• **YOUR INSTRUCTIONS**
Return, word for word, only the lines of the data below that lie between the line with "worst max-delay path: x[0]" and the line with "worst min register", those two lines included.

• **INPUT**
┏━━
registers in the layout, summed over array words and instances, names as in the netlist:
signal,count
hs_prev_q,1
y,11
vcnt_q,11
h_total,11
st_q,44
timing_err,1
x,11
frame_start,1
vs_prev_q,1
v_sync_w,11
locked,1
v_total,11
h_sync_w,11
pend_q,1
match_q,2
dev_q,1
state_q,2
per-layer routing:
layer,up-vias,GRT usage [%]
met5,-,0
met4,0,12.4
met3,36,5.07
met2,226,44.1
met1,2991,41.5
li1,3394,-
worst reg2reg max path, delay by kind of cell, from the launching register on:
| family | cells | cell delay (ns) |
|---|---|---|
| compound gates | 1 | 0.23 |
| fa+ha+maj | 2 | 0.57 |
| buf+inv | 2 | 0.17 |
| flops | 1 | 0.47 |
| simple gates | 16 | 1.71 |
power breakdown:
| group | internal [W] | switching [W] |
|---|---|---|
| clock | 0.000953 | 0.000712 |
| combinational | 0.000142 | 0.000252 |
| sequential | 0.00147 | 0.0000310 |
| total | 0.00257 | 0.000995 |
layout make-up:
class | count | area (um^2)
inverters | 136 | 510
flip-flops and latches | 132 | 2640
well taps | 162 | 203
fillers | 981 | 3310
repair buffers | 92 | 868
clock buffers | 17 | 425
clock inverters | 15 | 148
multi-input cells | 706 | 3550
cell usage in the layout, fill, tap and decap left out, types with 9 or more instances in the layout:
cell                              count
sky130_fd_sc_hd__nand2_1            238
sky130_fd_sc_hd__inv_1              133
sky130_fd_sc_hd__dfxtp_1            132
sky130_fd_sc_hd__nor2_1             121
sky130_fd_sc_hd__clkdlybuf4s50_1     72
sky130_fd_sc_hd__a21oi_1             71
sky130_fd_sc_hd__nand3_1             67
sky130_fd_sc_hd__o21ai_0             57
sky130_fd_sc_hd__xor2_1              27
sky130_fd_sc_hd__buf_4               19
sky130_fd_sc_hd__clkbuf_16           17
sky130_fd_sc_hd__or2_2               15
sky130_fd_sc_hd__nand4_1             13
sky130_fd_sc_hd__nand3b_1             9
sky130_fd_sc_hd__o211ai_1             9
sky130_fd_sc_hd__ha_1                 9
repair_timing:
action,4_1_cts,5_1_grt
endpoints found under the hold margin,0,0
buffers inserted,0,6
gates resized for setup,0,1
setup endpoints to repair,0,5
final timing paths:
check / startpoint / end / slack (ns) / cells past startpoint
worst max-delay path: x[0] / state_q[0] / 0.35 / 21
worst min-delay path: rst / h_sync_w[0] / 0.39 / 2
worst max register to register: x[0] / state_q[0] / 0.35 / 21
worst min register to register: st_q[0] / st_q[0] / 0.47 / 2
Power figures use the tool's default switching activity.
<file path="src/rtl/display_pkg.sv">
// Shared types and helpers for the 3-digit, 7-segment multiplexed display scanner.
package display_pkg;

  localparam int unsigned NUM_DIGITS = 3;
  localparam int unsigned NUM_SEGS   = 7;
  localparam int unsigned DIG_W      = 2;
  localparam int unsigned PAT_W      = NUM_SEGS * NUM_DIGITS;

  typedef enum logic [1:0] {
    ST_IDLE  = 2'd0,
    ST_BLANK = 2'd1,
    ST_SLOT  = 2'd2
  } scan_state_e;

  typedef logic [DIG_W-1:0] digit_t;

  // Pattern layout: [segment][digit], segment A in the low field, bit d lights digit d.
  typedef logic [NUM_SEGS-1:0][NUM_DIGITS-1:0] pattern_t;

  function automatic pattern_t rotate_left(input pattern_t p);
    pattern_t r;
    for (int s = 0; s < NUM_SEGS; s++) begin
      r[s] = {p[s][NUM_DIGITS-2:0], p[s][NUM_DIGITS-1]};
    end
    return r;
  endfunction

  function automatic logic [NUM_SEGS-1:0] segs_for_digit(input pattern_t p, input digit_t d);
    logic [NUM_SEGS-1:0] r;
    r = '0;
    for (int s = 0; s < NUM_SEGS; s++) begin
      r[s] = p[s][d];
    end
    return r;
  endfunction

endpackage

</file>
<file path="src/rtl/slot_timer.sv">
// Loadable down-counter; flags register "count is 0" and "count is 1" for the following cycle.
module slot_timer #(
  parameter int unsigned W = 4
) (
  input  logic         clk,
  input  logic         rst_n,
  input  logic         load_i,
  input  logic [W-1:0] load_val_i,
  output logic         tc_o,
  output logic         near_tc_o
);

  logic [W-1:0] cnt_q, cnt_d;
  logic         tc_q, near_q;

  always_comb begin
    cnt_d = cnt_q;
    if (load_i) begin
      cnt_d = load_val_i;
    end else if (cnt_q != '0) begin
      cnt_d = cnt_q - W'(1);
    end
  end

  always_ff @(posedge clk or negedge rst_n) begin
    if (!rst_n) begin
      cnt_q  <= '0;
      tc_q   <= 1'b1;
      near_q <= 1'b0;
    end else begin
      cnt_q  <= cnt_d;
      tc_q   <= (cnt_d == '0);
      near_q <= (cnt_d == W'(1));
    end
  end

  assign tc_o      = tc_q;
  assign near_tc_o = near_q;

endmodule

</file>
<file path="src/rtl/display_scan_ctrl.sv">
// Multiplexed 3-digit display scanner with blanking gaps, double-buffered pattern load
// applied only at frame boundaries, and optional periodic pattern rotation.
module display_scan_ctrl
  import display_pkg::*;
#(
  parameter int unsigned CLK_DIV   = 50000,
  parameter int unsigned BLANK_CYC = 16,
  parameter int unsigned ROT_SCANS = 100
) (
  input  logic                  clk,
  input  logic                  rst_n,
  input  logic                  enable,
  input  logic                  load_valid,
  output logic                  load_ready,
  input  logic [PAT_W-1:0]      load_data,
  input  logic                  rot_en,
  output logic [NUM_SEGS-1:0]   oSeg,
  output logic [NUM_DIGITS-1:0] oDig,
  output logic                  frame_done
);

  localparam int unsigned TMAX = (CLK_DIV > BLANK_CYC) ? CLK_DIV : BLANK_CYC;
  localparam int unsigned TW   = (TMAX > 1) ? $clog2(TMAX) : 1;
  localparam int unsigned RW   = (ROT_SCANS > 1) ? $clog2(ROT_SCANS) : 1;
  localparam digit_t LAST_DIGIT = DIG_W'(NUM_DIGITS - 1);

  scan_state_e           state_q, state_d;
  digit_t                digit_q, digit_d;
  pattern_t              active_q, active_d;
  pattern_t              pending_q, pending_d;
  logic                  pending_full_q, pending_full_d;
  logic [RW-1:0]         rot_cnt_q, rot_cnt_d;
  logic [NUM_SEGS-1:0]   seg_q, seg_d;
  logic [NUM_DIGITS-1:0] dig_q, dig_d;
  logic                  frame_done_q, frame_done_d;
  logic                  load_ready_q, load_ready_d;

  logic                  tmr_load_c;
  logic [TW-1:0]         tmr_val_c;
  logic                  tmr_tc, tmr_near;
  logic                  accept_c, xfer_c, rot_wrap_c;

  slot_timer #(.W(TW)) u_timer (
    .clk        (clk),
    .rst_n      (rst_n),
    .load_i     (tmr_load_c),
    .load_val_i (tmr_val_c),
    .tc_o       (tmr_tc),
    .near_tc_o  (tmr_near)
  );

  // Scan sequencing: IDLE -> BLANK -> SLOT -> BLANK ... with the digit advancing per slot.
  always_comb begin
    state_d    = state_q;
    digit_d    = digit_q;
    tmr_load_c = 1'b0;
    tmr_val_c  = '0;
    if (!enable) begin
      state_d    = ST_IDLE;
      digit_d    = '0;
      tmr_load_c = 1'b1;
    end else begin
      case (state_q)
        ST_IDLE: begin
          state_d    = ST_BLANK;
          tmr_load_c = 1'b1;
          tmr_val_c  = TW'(BLANK_CYC - 1);
        end
        ST_BLANK: begin
          if (tmr_tc) begin
            state_d    = ST_SLOT;
            tmr_load_c = 1'b1;
            tmr_val_c  = TW'(CLK_DIV - 1);
          end
        end
        ST_SLOT: begin
          if (tmr_tc) begin
            state_d    = ST_BLANK;
            digit_d    = (digit_q == LAST_DIGIT) ? '0 : digit_q + DIG_W'(1);
            tmr_load_c = 1'b1;
            tmr_val_c  = TW'(BLANK_CYC - 1);
          end
        end
        default: state_d = ST_IDLE;
      endcase
    end
    // Raised one cycle early so the registered pulse lands on the final digit-2 slot cycle.
    frame_done_d = enable && (state_q == ST_SLOT) && (digit_q == LAST_DIGIT) && tmr_near;
  end

  // Pattern buffering, rotation, and registered display outputs.
  always_comb begin
    pending_d      = pending_q;
    pending_full_d = pending_full_q;
    active_d       = active_q;
    rot_cnt_d      = rot_cnt_q;
    accept_c       = load_valid && load_ready_q;
    xfer_c         = pending_full_q && (frame_done_q || (state_q == ST_IDLE));
    rot_wrap_c     = (rot_cnt_q == RW'(ROT_SCANS - 1));

    if (xfer_c) begin
      active_d       = pending_q;
      pending_full_d = 1'b0;
    end
    if (accept_c) begin
      pending_d      = pattern_t'(load_data);
      pending_full_d = 1'b1;
    end

    if (!rot_en) begin
      rot_cnt_d = '0;
    end else if (frame_done_q) begin
      if (xfer_c || rot_wrap_c) begin
        rot_cnt_d = '0;
      end else begin
        rot_cnt_d = rot_cnt_q + RW'(1);
      end
      if (!xfer_c && rot_wrap_c) begin
        active_d = rotate_left(active_q);
      end
    end

    load_ready_d = !pending_full_d;
    dig_d        = '1;
    seg_d        = '0;
    if (state_d == ST_SLOT) begin
      dig_d = ~(NUM_DIGITS'(1) << digit_d);
      seg_d = segs_for_digit(active_d, digit_d);
    end
  end

  always_ff @(posedge clk or negedge rst_n) begin
    if (!rst_n) begin
      state_q        <= ST_IDLE;
      digit_q        <= '0;
      active_q       <= '0;
      pending_q      <= '0;
      pending_full_q <= 1'b0;
      rot_cnt_q      <= '0;
      seg_q          <= '0;
      dig_q          <= '1;
      frame_done_q   <= 1'b0;
      load_ready_q   <= 1'b1;
    end else begin
      state_q        <= state_d;
      digit_q        <= digit_d;
      active_q       <= active_d;
      pending_q      <= pending_d;
      pending_full_q <= pending_full_d;
      rot_cnt_q      <= rot_cnt_d;
      seg_q          <= seg_d;
      dig_q          <= dig_d;
      frame_done_q   <= frame_done_d;
      load_ready_q   <= load_ready_d;
    end
  end

  assign oSeg       = seg_q;
  assign oDig       = dig_q;
  assign frame_done = frame_done_q;
  assign load_ready = load_ready_q;

endmodule

</file>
┗━━
• **SOLUTION TO THIS TASK**
worst max-delay path: x[0] / state_q[0] / 0.35 / 21
worst min-delay path: rst / h_sync_w[0] / 0.39 / 2
worst max register to register: x[0] / state_q[0] / 0.35 / 21
worst min register to register: st_q[0] / st_q[0] / 0.47 / 2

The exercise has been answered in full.